2024-08-14
everything
ACX on Ozempic weirdly showing signs of being a cure-all. In my opinion this is mostly just evidence of how important diet really is (Edit: here’s Eurydice’s hypothesis that being overweight is due to metabolic dysfunction which is related to all manner of other disorders, which I take to be the same thing. Also, here’s a podcast with Peter Attia about Ozempic, not mentioning it’s cure-all properties but noting that it seems to raise the resting heart rate. Also, an article in Asterisk about scaling production in the US).

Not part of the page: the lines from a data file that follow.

===== src/rtl/nand_cycle_decode.sv =====
// Cycle decoder: turns the synchronised pin levels into one-clock strobes for a
// command cycle, an address cycle and a falling read strobe. Assumes the pins
// are already synchronised to clk and stay at each level for two or more clocks.
// Nothing is decoded while ce_n is high.
module nand_cycle_decode (
    input  logic clk,
    input  logic rst_n,
    input  logic ce_n,
    input  logic cle,
    input  logic ale,
    input  logic we_n,
    input  logic re_n,
    output logic cmd_stb,
    output logic addr_stb,
    output logic re_fall
);
    logic we_q;
    logic re_q;

    // Keep the previous strobe levels so that edges can be found.
    always_ff @(posedge clk) begin
        if (!rst_n) begin
            we_q <= 1'b1;
            re_q <= 1'b1;
        end else begin
            we_q <= we_n;
            re_q <= re_n;
        end
    end

    // Classify the write-strobe rising edge and detect the read-strobe falling edge.
    always_comb begin
        cmd_stb  = ~ce_n & we_n & ~we_q & cle & ~ale;
        addr_stb = ~ce_n & we_n & ~we_q & ale & ~cle;
        re_fall  = ~ce_n & ~re_n & re_q;
    end
endmodule


===== src/rtl/nand_rd_mode_ctrl.sv =====
// Mode controller: tracks the read-out mode from the decoded command and
// address cycles, and steps the byte counter on each read strobe.
// The identification count saturates at its last byte and the parameter count
// saturates at the end of the redundant copies. ce_n high clears the counter
// but keeps the mode.
module nand_rd_mode_ctrl
    import nand_idpp_pkg::*;
#(
    parameter int PAGE_BYTES = 256,
    parameter int PP_COPIES  = 3,
    localparam int PP_LIMIT  = PAGE_BYTES * PP_COPIES,
    localparam int CNT_W     = $clog2(PP_LIMIT + 1)
) (
    input  logic             clk,
    input  logic             rst_n,
    input  logic             ce_n,
    input  logic             cmd_stb,
    input  logic             addr_stb,
    input  logic             re_fall,
    input  logic [7:0]       io_in,
    output rd_state_e        state,
    output logic [CNT_W-1:0] cnt
);
    rd_state_e state_nx;
    logic      status_ignored;
    logic      mode_entry;

    // A status request is dropped while identification is active.
    assign status_ignored = (state == ST_ID) && (io_in == OP_STATUS);
    assign mode_entry     = addr_stb && (io_in == 8'h00) &&
                            ((state == ST_ID_ARM) || (state == ST_PP_ARM));

    // Next-state decode from command and address cycles.
    always_comb begin
        state_nx = state;
        if (cmd_stb && !status_ignored) begin
            case (io_in)
                OP_READ_ID: state_nx = ST_ID_ARM;
                OP_PARAM:   state_nx = ST_PP_ARM;
                OP_STATUS:  state_nx = ST_STAT;
                default:    state_nx = ST_IDLE;
            endcase
        end else if (addr_stb && (state == ST_ID_ARM || state == ST_PP_ARM)) begin
            if (io_in != 8'h00)          state_nx = ST_IDLE;
            else if (state == ST_ID_ARM) state_nx = ST_ID;
            else                         state_nx = ST_PP;
        end
    end

    // Mode register.
    always_ff @(posedge clk) begin
        if (!rst_n) state <= ST_IDLE;
        else        state <= state_nx;
    end

    // Byte counter with saturation per mode.
    always_ff @(posedge clk) begin
        if (!rst_n || ce_n) begin
            cnt <= '0;
        end else if ((cmd_stb && !status_ignored) || mode_entry) begin
            cnt <= '0;
        end else if (re_fall) begin
            if (state == ST_ID) begin
                if (cnt < CNT_W'(ID_LEN - 1)) cnt <= cnt + 1'b1;
            end else if (state == ST_PP) begin
                if (cnt < CNT_W'(PP_LIMIT)) cnt <= cnt + 1'b1;
            end
        end
    end

    a_r4_id_saturates: assert property (@(posedge clk) disable iff (!rst_n)
        (state == ST_ID) |-> (cnt < CNT_W'(ID_LEN)));
    a_r6_cnt_bounded: assert property (@(posedge clk) disable iff (!rst_n)
        cnt <= CNT_W'(PP_LIMIT));
    a_r9_ce_clears_cnt: assert property (@(posedge clk) disable iff (!rst_n)
        ce_n |=> (cnt == '0));
    a_r7_mode_holds: assert property (@(posedge clk) disable iff (!rst_n)
        (!cmd_stb && !addr_stb) |=> $stable(state));
    a_r8_status_dropped_in_id: assert property (@(posedge clk) disable iff (!rst_n)
        (state == ST_ID && cmd_stb && io_in == OP_STATUS) |=> (state == ST_ID));
endmodule


===== src/rtl/nand_idpp_rom.sv =====
// Byte source: supplies the byte for the current mode and counter position.
// The parameter page is a computed constant table; its index wraps every
// PAGE_BYTES (assumed a power of two), and past the copies the filler is given.
// The integrity CRC is a supplied constant, not computed here.
module nand_idpp_rom
    import nand_idpp_pkg::*;
#(
    parameter int          PAGE_BYTES = 256,
    parameter int          PP_COPIES  = 3,
    parameter logic [7:0]  FILL_BYTE  = 8'hFF,
    parameter logic [15:0] PP_CRC     = 16'h4C3A,
    localparam int PP_LIMIT = PAGE_BYTES * PP_COPIES,
    localparam int CNT_W    = $clog2(PP_LIMIT + 1),
    localparam int PG_W     = $clog2(PAGE_BYTES)
) (
    input  rd_state_e        state,
    input  logic [CNT_W-1:0] cnt,
    input  logic             single_ce_cfg,
    input  logic [7:0]       status_in,
    output logic [7:0]       byte_o
);
    localparam logic [95:0]  MFR_TXT   = "NAND VENDOR ";
    localparam logic [159:0] MODEL_TXT = "GENERIC-8G-X8       ";

    // Parameter page content for one in-page index.
    function automatic logic [7:0] pp_byte(input logic [PG_W-1:0] i);
        logic [7:0] b;
        int         n;
        n = int'(i);
        b = 8'h00;
        if (n >= 32 && n <= 43)      b = MFR_TXT[8*(43-n) +: 8];
        else if (n >= 44 && n <= 63) b = MODEL_TXT[8*(63-n) +: 8];
        else begin
            case (n)
                0:   b = 8'h4F;  1:   b = 8'h4E;  2:   b = 8'h46;  3:   b = 8'h49;
                4:   b = 8'h02;  6:   b = 8'h1E;  8:   b = 8'h1B;  64:  b = 8'h01;
                81:  b = 8'h08;  84:  b = 8'h40;  87:  b = 8'h02;  90:  b = 8'h10;
                92:  b = 8'h40;  97:  b = 8'h10;  100: b = 8'h02;  101: b = 8'h23;
                102: b = 8'h01;  103: b = 8'h50;  105: b = 8'h01;  106: b = 8'h05;
                107: b = 8'h01;  108: b = 8'h01;  109: b = 8'h03;  110: b = 8'h04;
                112: b = 8'h01;  113: b = 8'h01;  114: b = 8'h04;  128: b = 8'h0A;
                129: b = 8'h1F;  131: b = 8'h1F;  133: b = 8'hBC;  134: b = 8'h02;
                135: b = 8'h10;  136: b = 8'h27;  137: b = 8'h19;  139: b = 8'h64;
                254: b = PP_CRC[7:0];
                255: b = PP_CRC[15:8];
                default: b = 8'h00;
            endcase
        end
        return b;
    endfunction

    // Select the byte for the active mode.
    always_comb begin
        case (state)
            ST_ID:   byte_o = id_byte(single_ce_cfg, cnt[2:0]);
            ST_PP:   byte_o = (cnt >= CNT_W'(PP_LIMIT)) ? FILL_BYTE : pp_byte(cnt[PG_W-1:0]);
            ST_STAT: byte_o = status_in;
            default: byte_o = 8'h00;
        endcase
    end
endmodule


===== src/rtl/nand_idpp_responder.sv =====
// Top: the identification / parameter-page responder. It decodes the host's
// cycles, tracks the read-out mode and registers one byte onto io_out per
// falling read strobe. Assumes synchronised, slow pins.
module nand_idpp_responder
    import nand_idpp_pkg::*;
#(
    parameter int          PAGE_BYTES = 256,
    parameter int          PP_COPIES  = 3,
    parameter logic [7:0]  FILL_BYTE  = 8'hFF,
    parameter logic [15:0] PP_CRC     = 16'h4C3A,
    localparam int PP_LIMIT = PAGE_BYTES * PP_COPIES,
    localparam int CNT_W    = $clog2(PP_LIMIT + 1)
) (
    input  logic       clk,
    input  logic       rst_n,
    input  logic       ce_n,
    input  logic       cle,
    input  logic       ale,
    input  logic       we_n,
    input  logic       re_n,
    input  logic [7:0] io_in,
    input  logic       single_ce_cfg,
    input  logic [7:0] status_in,
    output logic [7:0] io_out,
    output logic [1:0] rd_mode
);
    logic             cmd_stb, addr_stb, re_fall;
    rd_state_e        state;
    logic [CNT_W-1:0] cnt;
    logic [7:0]       src_byte;
    rd_mode_e         mode;

    nand_cycle_decode u_dec (
        .clk(clk), .rst_n(rst_n), .ce_n(ce_n), .cle(cle), .ale(ale),
        .we_n(we_n), .re_n(re_n),
        .cmd_stb(cmd_stb), .addr_stb(addr_stb), .re_fall(re_fall)
    );

    nand_rd_mode_ctrl #(.PAGE_BYTES(PAGE_BYTES), .PP_COPIES(PP_COPIES)) u_ctrl (
        .clk(clk), .rst_n(rst_n), .ce_n(ce_n), .cmd_stb(cmd_stb),
        .addr_stb(addr_stb), .re_fall(re_fall), .io_in(io_in),
        .state(state), .cnt(cnt)
    );

    nand_idpp_rom #(.PAGE_BYTES(PAGE_BYTES), .PP_COPIES(PP_COPIES),
                    .FILL_BYTE(FILL_BYTE), .PP_CRC(PP_CRC)) u_rom (
        .state(state), .cnt(cnt), .single_ce_cfg(single_ce_cfg),
        .status_in(status_in), .byte_o(src_byte)
    );

    // Map the internal state to the visible mode code.
    always_comb begin
        case (state)
            ST_ID:   mode = RM_ID;
            ST_PP:   mode = RM_PARAM;
            ST_STAT: mode = RM_STATUS;
            default: mode = RM_NONE;
        endcase
    end
    assign rd_mode = mode;

    // Register the selected byte on each read strobe in a read-out mode.
    always_ff @(posedge clk) begin
        if (!rst_n)                         io_out <= 8'h00;
        else if (re_fall && mode != RM_NONE) io_out <= src_byte;
    end

    a_r11_out_holds: assert property (@(posedge clk) disable iff (!rst_n)
        !re_fall |=> $stable(io_out));
    a_r6_filler_past_copies: assert property (@(posedge clk) disable iff (!rst_n)
        (state == ST_PP && re_fall && cnt == CNT_W'(PP_LIMIT)) |=> (io_out == FILL_BYTE));
    a_r10_deselect_no_change: assert property (@(posedge clk) disable iff (!rst_n)
        ce_n |=> ($stable(io_out) && $stable(rd_mode)));
endmodule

Experimental History linkthread.
Bryan Caplan on open borders and the welfare state, referencing an interview done by Milton Friedman. The idea that you can’t simultaneously have unrestricted immigration and a welfare state seems obviously true. Statements to the effect that a supermajority of immigrants prefer to work ignores adverse selection. It’s more convincing as an argument that, tactically speaking, you can use unrestricted immigration as a trojan horse to dismantle the welfare state, but that’s exactly why the policy is unpopular. My own pet policy is a 18 year vested citizenship, in which you and your direct family members gain 1/18th (entitling you to 1/18th of a vote, 1/18 of annual welfare benefits, or even 1 of 18 years of free public education) each year that your income tax exceeds a certain threshold.

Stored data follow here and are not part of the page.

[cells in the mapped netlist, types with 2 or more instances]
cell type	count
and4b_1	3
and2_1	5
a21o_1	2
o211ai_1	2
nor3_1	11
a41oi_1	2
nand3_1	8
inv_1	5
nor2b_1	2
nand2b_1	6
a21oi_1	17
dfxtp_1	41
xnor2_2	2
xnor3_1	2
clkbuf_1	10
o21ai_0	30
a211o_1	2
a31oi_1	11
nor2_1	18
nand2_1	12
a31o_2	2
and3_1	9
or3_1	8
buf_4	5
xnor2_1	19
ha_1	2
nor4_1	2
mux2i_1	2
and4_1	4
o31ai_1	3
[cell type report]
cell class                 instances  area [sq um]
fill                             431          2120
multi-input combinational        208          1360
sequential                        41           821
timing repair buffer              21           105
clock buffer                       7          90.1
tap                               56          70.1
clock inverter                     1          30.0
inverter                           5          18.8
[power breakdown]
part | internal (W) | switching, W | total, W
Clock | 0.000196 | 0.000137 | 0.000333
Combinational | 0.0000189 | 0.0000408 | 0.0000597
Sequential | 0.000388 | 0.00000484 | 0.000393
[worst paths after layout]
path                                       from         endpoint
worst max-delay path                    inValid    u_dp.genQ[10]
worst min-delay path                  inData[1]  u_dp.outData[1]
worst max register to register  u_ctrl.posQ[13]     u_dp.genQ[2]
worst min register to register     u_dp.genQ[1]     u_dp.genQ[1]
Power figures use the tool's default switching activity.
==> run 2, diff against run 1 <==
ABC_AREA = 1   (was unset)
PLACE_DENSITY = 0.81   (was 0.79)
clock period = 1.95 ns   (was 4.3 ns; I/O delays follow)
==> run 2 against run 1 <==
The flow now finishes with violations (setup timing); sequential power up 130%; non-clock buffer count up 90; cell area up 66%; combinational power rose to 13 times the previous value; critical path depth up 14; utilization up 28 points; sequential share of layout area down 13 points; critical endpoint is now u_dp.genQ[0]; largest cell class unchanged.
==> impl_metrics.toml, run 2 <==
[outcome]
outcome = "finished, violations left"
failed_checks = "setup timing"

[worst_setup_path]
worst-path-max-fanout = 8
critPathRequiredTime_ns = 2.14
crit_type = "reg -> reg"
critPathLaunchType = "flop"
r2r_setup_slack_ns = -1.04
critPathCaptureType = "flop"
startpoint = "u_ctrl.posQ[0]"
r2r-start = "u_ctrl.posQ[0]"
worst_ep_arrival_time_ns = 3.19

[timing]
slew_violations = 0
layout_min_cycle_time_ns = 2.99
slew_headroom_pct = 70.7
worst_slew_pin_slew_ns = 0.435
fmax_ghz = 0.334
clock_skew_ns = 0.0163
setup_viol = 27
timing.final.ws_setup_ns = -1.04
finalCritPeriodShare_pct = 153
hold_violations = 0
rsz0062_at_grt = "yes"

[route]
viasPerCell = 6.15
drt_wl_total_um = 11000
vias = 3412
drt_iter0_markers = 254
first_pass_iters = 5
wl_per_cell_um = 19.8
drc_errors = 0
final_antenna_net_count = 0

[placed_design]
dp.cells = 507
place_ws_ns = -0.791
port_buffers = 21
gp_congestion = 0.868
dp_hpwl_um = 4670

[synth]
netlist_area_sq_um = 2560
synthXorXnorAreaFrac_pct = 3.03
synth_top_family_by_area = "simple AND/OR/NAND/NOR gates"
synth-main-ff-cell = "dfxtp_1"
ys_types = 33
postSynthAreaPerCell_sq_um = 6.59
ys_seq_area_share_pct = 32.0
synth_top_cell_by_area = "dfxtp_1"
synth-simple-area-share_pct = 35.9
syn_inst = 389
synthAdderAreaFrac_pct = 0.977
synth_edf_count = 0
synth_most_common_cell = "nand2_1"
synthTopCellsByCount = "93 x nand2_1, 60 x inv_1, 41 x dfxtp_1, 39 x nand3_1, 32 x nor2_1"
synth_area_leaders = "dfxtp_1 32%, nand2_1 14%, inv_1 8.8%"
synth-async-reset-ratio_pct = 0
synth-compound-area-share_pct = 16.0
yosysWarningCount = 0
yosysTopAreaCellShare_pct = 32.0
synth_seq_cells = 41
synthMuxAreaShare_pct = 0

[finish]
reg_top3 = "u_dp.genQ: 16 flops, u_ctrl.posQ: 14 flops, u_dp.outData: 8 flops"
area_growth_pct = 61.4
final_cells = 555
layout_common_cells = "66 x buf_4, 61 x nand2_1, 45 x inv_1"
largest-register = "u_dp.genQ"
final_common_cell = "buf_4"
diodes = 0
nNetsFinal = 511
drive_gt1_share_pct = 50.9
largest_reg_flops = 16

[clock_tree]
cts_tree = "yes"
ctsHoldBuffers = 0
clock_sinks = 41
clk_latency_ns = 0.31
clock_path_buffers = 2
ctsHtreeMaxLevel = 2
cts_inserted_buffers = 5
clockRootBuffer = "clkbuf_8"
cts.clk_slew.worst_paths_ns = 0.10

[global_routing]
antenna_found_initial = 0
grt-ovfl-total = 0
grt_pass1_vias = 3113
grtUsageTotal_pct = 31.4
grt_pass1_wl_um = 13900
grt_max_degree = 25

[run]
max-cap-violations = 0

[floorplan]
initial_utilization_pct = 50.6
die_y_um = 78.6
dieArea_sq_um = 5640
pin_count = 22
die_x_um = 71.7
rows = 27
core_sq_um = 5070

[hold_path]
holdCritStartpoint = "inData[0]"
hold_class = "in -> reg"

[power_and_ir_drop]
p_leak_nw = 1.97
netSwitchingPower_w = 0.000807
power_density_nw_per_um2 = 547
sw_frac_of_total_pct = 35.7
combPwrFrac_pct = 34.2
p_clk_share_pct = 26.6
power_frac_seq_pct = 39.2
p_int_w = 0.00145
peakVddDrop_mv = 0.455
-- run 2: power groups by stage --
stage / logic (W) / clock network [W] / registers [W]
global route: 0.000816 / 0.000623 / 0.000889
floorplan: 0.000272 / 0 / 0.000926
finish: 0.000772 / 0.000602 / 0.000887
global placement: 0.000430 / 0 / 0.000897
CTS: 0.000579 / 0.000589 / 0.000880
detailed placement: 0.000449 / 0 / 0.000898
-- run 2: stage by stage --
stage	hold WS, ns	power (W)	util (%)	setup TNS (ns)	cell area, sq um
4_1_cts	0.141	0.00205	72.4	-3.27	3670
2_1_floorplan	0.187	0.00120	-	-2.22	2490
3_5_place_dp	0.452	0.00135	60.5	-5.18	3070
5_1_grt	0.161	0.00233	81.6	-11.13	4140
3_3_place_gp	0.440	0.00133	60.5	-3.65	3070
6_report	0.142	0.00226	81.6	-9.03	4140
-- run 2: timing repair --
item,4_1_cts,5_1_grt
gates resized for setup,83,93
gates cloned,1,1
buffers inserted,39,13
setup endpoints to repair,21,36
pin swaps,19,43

Derek Lowe on therapeutic interfering particles. The fear of TIPs leading to cancer is interesting because if you think of all the viruses in a single individual as one entity, then DIPs are sort of their equivalent to cancer. On an unrelated note, it does seem like there is a pronatalist case for referring to purposely childless individuals in the same way (speaking as one of that group), although I assume that would be even more controversial than cat ladies.
Roots of Progress blog building group is pretty stacked, consisting of people who already have over 6K subscribers, probably the correct decision not to apply.
Andrew Gelman on Nate Silver’s new book On the Edge, an interesting review as a River denizen who lives in the Village. That being said, he says that the book leaves out everyone who isn’t well connected, but the strength of the River is that unlike the Village, you don’t need any connection to live there, only to adopt the right mindset.
Redwood Research on sources to use when thinking about safety. In general, I feel like the AI safety field could use more tactical, physical, and detail-oriented thinking in lieu of hand-wavy big picture scenarios.
Interfluidity on Chinese overproduction. It’s interesting to contrast this with Noah Smith, who has similar conclusions (albeit tempered) arriving from very different starting points. Personally I think Noah’s analysis is the better one, because it actually shows that Liu and Steve’s views are ultimately the two sides to the same coin: the US should become more independent, and in doing so will likely force China to alter their model.